• _TASK BRIEF_
From the entries below, reproduce exactly the line containing "setup | 7 | 12 |", the line containing "inserted | 6 | 11 |", and every line in between, with nothing added.

##### ENTRIES SUPPLIED

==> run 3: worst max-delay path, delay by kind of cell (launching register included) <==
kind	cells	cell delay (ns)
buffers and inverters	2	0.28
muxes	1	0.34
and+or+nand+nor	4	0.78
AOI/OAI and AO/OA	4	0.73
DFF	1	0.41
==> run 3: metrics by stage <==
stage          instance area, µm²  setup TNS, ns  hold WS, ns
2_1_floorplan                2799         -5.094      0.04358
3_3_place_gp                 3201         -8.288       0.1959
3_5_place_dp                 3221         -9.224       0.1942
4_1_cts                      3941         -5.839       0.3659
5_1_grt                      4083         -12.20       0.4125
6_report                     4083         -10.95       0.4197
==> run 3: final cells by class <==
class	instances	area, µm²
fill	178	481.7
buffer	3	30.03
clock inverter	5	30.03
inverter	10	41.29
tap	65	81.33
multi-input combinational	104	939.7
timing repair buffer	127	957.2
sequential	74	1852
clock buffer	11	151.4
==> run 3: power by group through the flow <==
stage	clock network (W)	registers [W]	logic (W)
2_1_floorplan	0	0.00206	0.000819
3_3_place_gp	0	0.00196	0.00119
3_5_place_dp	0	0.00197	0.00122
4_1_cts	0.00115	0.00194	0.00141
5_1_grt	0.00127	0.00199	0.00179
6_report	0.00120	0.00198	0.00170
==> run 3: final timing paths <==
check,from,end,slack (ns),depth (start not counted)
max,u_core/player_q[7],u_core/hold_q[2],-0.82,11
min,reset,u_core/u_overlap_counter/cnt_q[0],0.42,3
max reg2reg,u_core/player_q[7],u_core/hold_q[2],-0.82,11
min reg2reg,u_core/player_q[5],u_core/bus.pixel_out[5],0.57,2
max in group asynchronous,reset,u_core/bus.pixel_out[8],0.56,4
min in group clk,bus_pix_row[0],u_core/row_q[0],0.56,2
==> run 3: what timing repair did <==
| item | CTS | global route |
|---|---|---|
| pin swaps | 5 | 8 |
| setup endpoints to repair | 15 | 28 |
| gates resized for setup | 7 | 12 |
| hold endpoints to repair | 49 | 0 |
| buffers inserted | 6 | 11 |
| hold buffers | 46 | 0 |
<file path="src/rtl/pes_seq_serializer_if.sv">
// Parallel-word handshake and serial output bundle for pes_seq_serializer.
interface pes_seq_serializer_if #(
  parameter int WIDTH = 8
);
  logic [WIDTH-1:0] data_in;
  logic             data_valid;
  logic             data_ready;
  logic             sequence_out;
  logic             bit_valid;
  logic             busy;
  logic             frame_done;

  modport master (
    output data_in, data_valid,
    input  data_ready, sequence_out, bit_valid, busy, frame_done
  );

  modport slave (
    input  data_in, data_valid,
    output data_ready, sequence_out, bit_valid, busy, frame_done
  );
endinterface

</file>
<file path="src/rtl/pes_seq_serializer.sv">
// Word-to-bit serializer with shifter plus one-word holding register.
// Optional even-parity trailer bit enabled by defining PES_SEQ_PARITY_EN.
module pes_seq_serializer #(
  parameter int WIDTH     = 8,
  parameter int MSB_FIRST = 1,
  parameter bit IDLE_BIT  = 1'b0
) (
  input  logic               clock,
  input  logic               reset,
  pes_seq_serializer_if.slave bus
);

`ifdef PES_SEQ_PARITY_EN
  localparam int FRAME_LEN = WIDTH + 1;
`else
  localparam int FRAME_LEN = WIDTH;
`endif
  localparam int            CW   = $clog2(FRAME_LEN);
  localparam logic [CW-1:0] LAST = CW'(FRAME_LEN - 1);

  typedef enum logic {IDLE, SHIFT} state_t;

  state_t           state, state_n;
  logic [CW-1:0]    cnt, cnt_n;
  logic [WIDTH-1:0] sh, sh_n;
  logic [WIDTH-1:0] hold, hold_n;
  logic             hold_full, hold_full_n;
  logic             seq_q, seq_n;
  logic             bv_q, bv_n;
  logic             fd_q, fd_n;
  logic             xfer, needs_word, load, head;
  logic [WIDTH-1:0] load_word;
`ifdef PES_SEQ_PARITY_EN
  logic             par, par_n;
`endif

  always_ff @(posedge clock) begin
    if (reset) begin
      state     <= IDLE;
      cnt       <= '0;
      sh        <= '0;
      hold      <= '0;
      hold_full <= 1'b0;
      seq_q     <= IDLE_BIT;
      bv_q      <= 1'b0;
      fd_q      <= 1'b0;
`ifdef PES_SEQ_PARITY_EN
      par       <= 1'b0;
`endif
    end else begin
      state     <= state_n;
      cnt       <= cnt_n;
      sh        <= sh_n;
      hold      <= hold_n;
      hold_full <= hold_full_n;
      seq_q     <= seq_n;
      bv_q      <= bv_n;
      fd_q      <= fd_n;
`ifdef PES_SEQ_PARITY_EN
      par       <= par_n;
`endif
    end
  end

  always_comb begin
    state_n     = state;
    cnt_n       = cnt;
    sh_n        = sh;
    hold_n      = hold;
    hold_full_n = hold_full;
    load        = 1'b0;
    load_word   = hold;
`ifdef PES_SEQ_PARITY_EN
    par_n       = par;
`endif
    xfer       = bus.data_valid && !hold_full;
    needs_word = (state == IDLE) || (cnt == LAST);

    if (needs_word) begin
      if (hold_full) begin
        load        = 1'b1;
        load_word   = hold;
        hold_full_n = 1'b0;
      end else if (xfer) begin
        // bypass: word goes straight into the shifter, hold stays empty
        load      = 1'b1;
        load_word = bus.data_in;
      end else begin
        state_n = IDLE;
        cnt_n   = '0;
      end
    end else begin
      cnt_n = cnt + CW'(1);
      sh_n  = (MSB_FIRST != 0) ? (sh << 1) : (sh >> 1);
      if (xfer) begin
        hold_n      = bus.data_in;
        hold_full_n = 1'b1;
      end
    end

    if (load) begin
      state_n = SHIFT;
      cnt_n   = '0;
      sh_n    = load_word;
`ifdef PES_SEQ_PARITY_EN
      par_n   = ^load_word;
`endif
    end

    // output bit is registered, so it is decoded from next-state values
    head  = (MSB_FIRST != 0) ? sh_n[WIDTH-1] : sh_n[0];
    seq_n = IDLE_BIT;
    if (state_n == SHIFT) begin
      seq_n = head;
`ifdef PES_SEQ_PARITY_EN
      if (cnt_n == CW'(WIDTH)) seq_n = par_n;
`endif
    end
    bv_n = (state_n == SHIFT);
    fd_n = (state_n == SHIFT) && (cnt_n == LAST);
  end

  assign bus.data_ready   = !hold_full;
  assign bus.busy         = (state == SHIFT) || hold_full;
  assign bus.sequence_out = seq_q;
  assign bus.bit_valid    = bv_q;
  assign bus.frame_done   = fd_q;

endmodule

</file>
<file path="src/flat_wrapper.sv">
// flat-port wrapper written by rule: the top's interface ports become plain ports
module pes_seq_serializer_flat 
#(
  parameter int WIDTH     = 8,
  parameter int MSB_FIRST = 1,
  parameter bit IDLE_BIT  = 1'b0
)
  (clock, reset, bus_data_in, bus_data_valid, bus_data_ready, bus_sequence_out, bus_bit_valid, bus_busy, bus_frame_done);
  pes_seq_serializer_if #(.WIDTH(WIDTH)) bus_i ();
  input  logic clock;
  input  logic reset;
  input wire logic [$bits(bus_i.data_in)-1:0] bus_data_in;
  input wire logic [$bits(bus_i.data_valid)-1:0] bus_data_valid;
  output wire logic [$bits(bus_i.data_ready)-1:0] bus_data_ready;
  output wire logic [$bits(bus_i.sequence_out)-1:0] bus_sequence_out;
  output wire logic [$bits(bus_i.bit_valid)-1:0] bus_bit_valid;
  output wire logic [$bits(bus_i.busy)-1:0] bus_busy;
  output wire logic [$bits(bus_i.frame_done)-1:0] bus_frame_done;
  assign bus_i.data_in = bus_data_in;
  assign bus_i.data_valid = bus_data_valid;
  assign bus_data_ready = bus_i.data_ready;
  assign bus_sequence_out = bus_i.sequence_out;
  assign bus_bit_valid = bus_i.bit_valid;
  assign bus_busy = bus_i.busy;
  assign bus_frame_done = bus_i.frame_done;
  pes_seq_serializer #(.WIDTH(WIDTH), .MSB_FIRST(MSB_FIRST), .IDLE_BIT(IDLE_BIT)) u_core (.clock(clock), .reset(reset), .bus(bus_i));
endmodule
</file>
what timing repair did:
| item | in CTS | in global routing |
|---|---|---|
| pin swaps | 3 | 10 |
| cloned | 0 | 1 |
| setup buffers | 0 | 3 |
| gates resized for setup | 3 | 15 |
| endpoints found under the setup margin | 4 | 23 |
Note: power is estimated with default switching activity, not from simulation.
--- config.mk ---
export PLATFORM = sky130hd
export DESIGN_NAME = dpp_table
export DESIGN_NICKNAME = d
export VERILOG_FILES = /design/src/rtl/dpp_table.sv
export SDC_FILE = /design/constraint.sdc
export NUM_CORES = 1
export LEC_CHECK = 0
export CAP_MARGIN = 20
export CORE_ASPECT_RATIO = 0.75
export CORE_MARGIN = 4
export CORE_UTILIZATION = 40
export CTS_CLUSTER_SIZE = 10
export DETAILED_ROUTE_END_ITERATION = 16
export GPL_TIMING_DRIVEN = 0
export PLACE_DENSITY = 0.69
export SLEW_MARGIN = 25
export SYNTH_ARGS = -nofsm -noshare
export SYNTH_HDL_FRONTEND = slang
export SYNTH_SLANG_ARGS = --single-unit
export TNS_END_PERCENT = 10
--- constraint.sdc ---
create_clock -name clk -period 14.75 [get_ports clk]
set_clock_uncertainty 0.1 [all_clocks]
set_input_delay 2.95 -clock clk [delete_from_list [all_inputs] [get_ports clk]]
set_output_delay 2.95 -clock clk [all_outputs]
set_load 0.1 [all_outputs]
### config.mk
export PLATFORM = sky130hd
export DESIGN_NAME = bus_requester
export DESIGN_NICKNAME = d
export VERILOG_FILES = /design/src/rtl/bus_req_pkg.sv /design/src/rtl/bus_req_timer.sv /design/src/rtl/bus_requester.sv
export SDC_FILE = /design/constraint.sdc
export NUM_CORES = 1
export LEC_CHECK = 0
export CORE_AREA = 2 2 68 70
export DETAILED_ROUTE_END_ITERATION = 8
export DIE_AREA = 0 0 70 72
export HOLD_SLACK_MARGIN = 0.08
export PLACE_DENSITY = 0.76
export REMOVE_ABC_BUFFERS = 1
export SYNTH_ARGS = -nofsm -noshare
export SYNTH_HDL_FRONTEND = slang
export SYNTH_SLANG_ARGS = --single-unit
### constraint.sdc
create_clock -name clk -period 2.64 [get_ports clk]
set_clock_uncertainty 0.1 [all_clocks]
set_input_delay 0.396 -clock clk [delete_from_list [all_inputs] [get_ports clk]]
set_output_delay 0.396 -clock clk [all_outputs]
set_load 0.02 [all_outputs]
### src/rtl/bus_req_pkg.sv
// Shared types and constants for the bus requester: the FSM state encoding, the
// preemption counter width and its saturating increment.
package bus_req_pkg;

  typedef enum logic [1:0] {
    IDLE = 2'd0,
    REQ  = 2'd1,
    XFER = 2'd2,
    REL  = 2'd3
  } state_t;

  localparam int PREEMPT_W = 8;

  function automatic logic [PREEMPT_W-1:0] sat_inc(input logic [PREEMPT_W-1:0] v);
    return (&v) ? v : v + PREEMPT_W'(1);
  endfunction

endpackage
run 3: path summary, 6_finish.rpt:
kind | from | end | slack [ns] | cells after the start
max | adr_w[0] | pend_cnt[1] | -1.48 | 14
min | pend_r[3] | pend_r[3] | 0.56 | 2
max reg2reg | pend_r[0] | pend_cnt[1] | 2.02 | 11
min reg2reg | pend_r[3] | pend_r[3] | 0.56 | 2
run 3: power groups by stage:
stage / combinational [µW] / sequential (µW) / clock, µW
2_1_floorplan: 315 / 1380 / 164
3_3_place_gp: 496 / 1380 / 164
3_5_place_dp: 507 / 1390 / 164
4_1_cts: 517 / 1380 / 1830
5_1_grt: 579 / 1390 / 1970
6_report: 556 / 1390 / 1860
## src/rtl/ifetch_axi_master_pkg.sv

```systemverilog
// Shared definitions for the instruction-fetch AXI read master:
// FSM states, AXI encodings and the 4 KB page boundary test.
package ifetch_pkg;

  typedef enum logic [2:0] {
    IDLE  = 3'd0,
    ADDR  = 3'd1,
    DATA  = 3'd2,
    HOLD  = 3'd3,
    DRAIN = 3'd4
  } fetch_state_e;

  localparam logic [2:0] SIZE_4B    = 3'b010;
  localparam logic [1:0] BURST_INCR = 2'b01;
  localparam logic [1:0] RESP_OKAY  = 2'b00;

  // Word index pc[11:2] of the last word in a 4 KB page; a 2-beat burst
  // starting there would cross the page, so only one beat is requested.
  localparam logic [9:0] PAGE_LAST_WORD = 10'h3FF;

  function automatic logic [7:0] burst_len(input logic [9:0] word_idx);
    return (word_idx == PAGE_LAST_WORD) ? 8'd0 : 8'd1;
  endfunction

endpackage

```

## src/rtl/ifetch_axi_master_if.sv

```systemverilog
// AXI read-address and read-data channels used by the fetch master.
interface ifetch_axi_master_if #(
  parameter int ADDR_W = 32,
  parameter int DATA_W = 32
);
  logic [ADDR_W-1:0] araddr;
  logic [7:0]        arlen;
  logic [2:0]        arsize;
  logic [1:0]        arburst;
  logic              arvalid;
  logic              arready;
  logic [DATA_W-1:0] rdata;
  logic [1:0]        rresp;
  logic              rlast;
  logic              rvalid;
  logic              rready;

  modport master (
    output araddr, arlen, arsize, arburst, arvalid, rready,
    input  arready, rdata, rresp, rlast, rvalid
  );

  modport slave (
    input  araddr, arlen, arsize, arburst, arvalid, rready,
    output arready, rdata, rresp, rlast, rvalid
  );
endinterface

```

## src/rtl/ifetch_axi_master.sv

```systemverilog
// Fetches a two-instruction bundle over AXI per PC and hands it to decode;
// redirects (flush) drop the bundle, draining any burst already issued.
module ifetch_axi_master
  import ifetch_pkg::*;
#(
  parameter int ADDR_W = 32,
  parameter int DATA_W = 32
) (
  input  logic              clk,
  input  logic              rst,
  input  logic [ADDR_W-1:0] pc_addr,
  input  logic              flush,
  ifetch_axi_master_if.master axi,
  output logic [DATA_W-1:0] inst0,
  output logic [DATA_W-1:0] inst1,
  output logic [ADDR_W-1:0] inst_pc,
  output logic              inst1_vld,
  output logic              inst_fault,
  output logic              inst_valid,
  input  logic              inst_ready,
  output logic              pc_adv
);

  fetch_state_e      state, nxt;
  logic [ADDR_W-1:0] araddr_q;
  logic [7:0]        arlen_q;
  logic              flush_pend;
  logic              beat_idx;
  logic              rready;
  logic              r_beat, r_end, enter_addr;

  assign r_beat     = axi.rvalid && rready;
  assign r_end      = r_beat && axi.rlast;
  assign enter_addr = (nxt == ADDR) && (state != ADDR);

  always_ff @(posedge clk) begin
    if (rst) state <= IDLE;
    else     state <= nxt;
  end

  always_comb begin
    nxt = state;
    case (state)
      IDLE:  nxt = ADDR;
      // AR stays up until accepted even after a flush; the flush only
      // decides whether the returning burst is kept or drained.
      ADDR:  if (axi.arready) nxt = (flush || flush_pend) ? DRAIN : DATA;
      DATA: begin
        if (flush)      nxt = r_end ? ADDR : DRAIN;
        else if (r_end) nxt = HOLD;
      end
      HOLD:  if (flush || inst_ready) nxt = ADDR;
      DRAIN: if (r_end) nxt = ADDR;
      default: nxt = IDLE;
    endcase
  end

  always_comb begin
    axi.arvalid = (state == ADDR);
    rready      = (state == DATA) || (state == DRAIN);
    inst_valid  = (state == HOLD);
    pc_adv      = (state == HOLD) && inst_ready && !flush;
  end

  assign axi.rready  = rready;
  assign axi.araddr  = araddr_q;
  assign axi.arlen   = arlen_q;
  assign axi.arsize  = SIZE_4B;
  assign axi.arburst = BURST_INCR;

  always_ff @(posedge clk) begin
    if (rst) begin
      araddr_q   <= '0;
      arlen_q    <= '0;
      inst_pc    <= '0;
      inst0      <= '0;
      inst1      <= '0;
      inst1_vld  <= 1'b0;
      inst_fault <= 1'b0;
      flush_pend <= 1'b0;
      beat_idx   <= 1'b0;
    end else if (enter_addr) begin
      araddr_q   <= pc_addr;
      inst_pc    <= pc_addr;
      arlen_q    <= burst_len(pc_addr[11:2]);
      inst1_vld  <= (burst_len(pc_addr[11:2]) == 8'd1);
      inst_fault <= 1'b0;
      flush_pend <= 1'b0;
      beat_idx   <= 1'b0;
    end else begin
      if (state == ADDR && flush && !axi.arready) flush_pend <= 1'b1;
      if (state == DATA && r_beat) begin
        if (!beat_idx) inst0 <= axi.rdata;
        else           inst1 <= axi.rdata;
        beat_idx <= 1'b1;
        if (axi.rresp != RESP_OKAY) inst_fault <= 1'b1;
      end
    end
  end

endmodule

```

## src/flat_wrapper.sv

```systemverilog
// flat-port wrapper written by rule: the top's interface ports become plain ports
module ifetch_axi_master_flat import ifetch_pkg::*;
#(
  parameter int ADDR_W = 32,
  parameter int DATA_W = 32
)
  (clk, rst, pc_addr, flush, inst0, inst1, inst_pc, inst1_vld, inst_fault, inst_valid, inst_ready, pc_adv, axi_araddr, axi_arlen, axi_arsize, axi_arburst, axi_arvalid, axi_rready, axi_arready, axi_rdata, axi_rresp, axi_rlast, axi_rvalid);
  ifetch_axi_master_if #(.ADDR_W(ADDR_W), .DATA_W(DATA_W)) axi_i ();
  input  logic clk;
  input  logic rst;
  input  logic [ADDR_W-1:0] pc_addr;
  input  logic flush;
  output logic [DATA_W-1:0] inst0;
  output logic [DATA_W-1:0] inst1;
  output logic [ADDR_W-1:0] inst_pc;
  output logic inst1_vld;
  output logic inst_fault;
  output logic inst_valid;
  input  logic inst_ready;
  output logic pc_adv;
  output wire logic [$bits(axi_i.araddr)-1:0] axi_araddr;
  output wire logic [$bits(axi_i.arlen)-1:0] axi_arlen;
  output wire logic [$bits(axi_i.arsize)-1:0] axi_arsize;
  output wire logic [$bits(axi_i.arburst)-1:0] axi_arburst;
  output wire logic [$bits(axi_i.arvalid)-1:0] axi_arvalid;
  output wire logic [$bits(axi_i.rready)-1:0] axi_rready;
  input wire logic [$bits(axi_i.arready)-1:0] axi_arready;
  input wire logic [$bits(axi_i.rdata)-1:0] axi_rdata;
  input wire logic [$bits(axi_i.rresp)-1:0] axi_rresp;
  input wire logic [$bits(axi_i.rlast)-1:0] axi_rlast;
  input wire logic [$bits(axi_i.rvalid)-1:0] axi_rvalid;
  assign axi_araddr = axi_i.araddr;
  assign axi_arlen = axi_i.arlen;
  assign axi_arsize = axi_i.arsize;
  assign axi_arburst = axi_i.arburst;
  assign axi_arvalid = axi_i.arvalid;
  assign axi_rready = axi_i.rready;
  assign axi_i.arready = axi_arready;
  assign axi_i.rdata = axi_rdata;
  assign axi_i.rresp = axi_rresp;
  assign axi_i.rlast = axi_rlast;
  assign axi_i.rvalid = axi_rvalid;
  ifetch_axi_master #(.ADDR_W(ADDR_W), .DATA_W(DATA_W)) u_core (.clk(clk), .rst(rst), .pc_addr(pc_addr), .flush(flush), .axi(axi_i), .inst0(inst0), .inst1(inst1), .inst_pc(inst_pc), .inst1_vld(inst1_vld), .inst_fault(inst_fault), .inst_valid(inst_valid), .inst_ready(inst_ready), .pc_adv(pc_adv));
endmodule
```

##########

• _EXERCISE OUTPUT_
| gates resized for setup | 7 | 12 |
| hold endpoints to repair | 49 | 0 |
| buffers inserted | 6 | 11 |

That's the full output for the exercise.